What appears from the first line of the records below through the line containing "localparam logic [1:0] KIND_DELETE = 2'd2;" must be reproduced verbatim.
── EXTRACTED MATERIAL ──
<file path="src/sv/sqlist_pkg.sv">
// Shared types and constants for the sequential list block.
// No dependencies; used by every module under sv/.
package sqlist_pkg;

  // operation codes carried in tuser
  localparam logic [1:0] KIND_FIND   = 2'd0;
  localparam logic [1:0] KIND_INSERT = 2'd1;
  localparam logic [1:0] KIND_DELETE = 2'd2;

  // result status codes
  localparam logic [2:0] STAT_OK       = 3'd0;
  localparam logic [2:0] STAT_FULL     = 3'd1;
  localparam logic [2:0] STAT_BADPOS   = 3'd2;
  localparam logic [2:0] STAT_EMPTY    = 3'd3;
  localparam logic [2:0] STAT_NOTFOUND = 3'd4;

  // field widths on the stream ports
  localparam int IN_VALUE_W = 32;
  localparam int POS_W      = 8;
  localparam int KIND_W     = 2;
  localparam int STATUS_W   = 3;
  localparam int FIDX_W     = 7;
  localparam int ECNT_W     = 8;

  // match encoder group size
  localparam int GRP   = 16;
  localparam int GRP_W = 4;

  // per-cycle command broadcast to every cell
  typedef struct packed {
    logic ins;
    logic del;
    logic find;
  } cell_ctl_t;

endpackage

</file>
<file path="src/sv/sqlist_enc.sv">
// First-match encoder, first level: one registered offset per group of cells.
// Depends on sqlist_pkg.
module sqlist_enc #(
  parameter int NG = 8
) (
  input  logic                                   clk,
  input  logic [NG*sqlist_pkg::GRP-1:0]          match_vec,
  output logic [NG-1:0]                          grp_any,
  output logic [NG*sqlist_pkg::GRP_W-1:0]        grp_off
);

  logic [NG-1:0]                     any_next;
  logic [NG*sqlist_pkg::GRP_W-1:0]   off_next;

  // lowest set bit inside each group
  always_comb begin
    any_next = '0;
    off_next = '0;
    for (int g = 0; g < NG; g++) begin
      for (int b = sqlist_pkg::GRP - 1; b >= 0; b--) begin
        if (match_vec[g*sqlist_pkg::GRP + b]) begin
          any_next[g] = 1'b1;
          off_next[g*sqlist_pkg::GRP_W +: sqlist_pkg::GRP_W] = sqlist_pkg::GRP_W'(b);
        end
      end
    end
  end

  always_ff @(posedge clk) begin
    grp_any <= any_next;
    grp_off <= off_next;
  end

endmodule

</file>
───
EXERCISE RESPONSE
<file path="src/sv/sqlist_pkg.sv">
// Shared types and constants for the sequential list block.
// No dependencies; used by every module under sv/.
package sqlist_pkg;

  // operation codes carried in tuser
  localparam logic [1:0] KIND_FIND   = 2'd0;
  localparam logic [1:0] KIND_INSERT = 2'd1;
  localparam logic [1:0] KIND_DELETE = 2'd2;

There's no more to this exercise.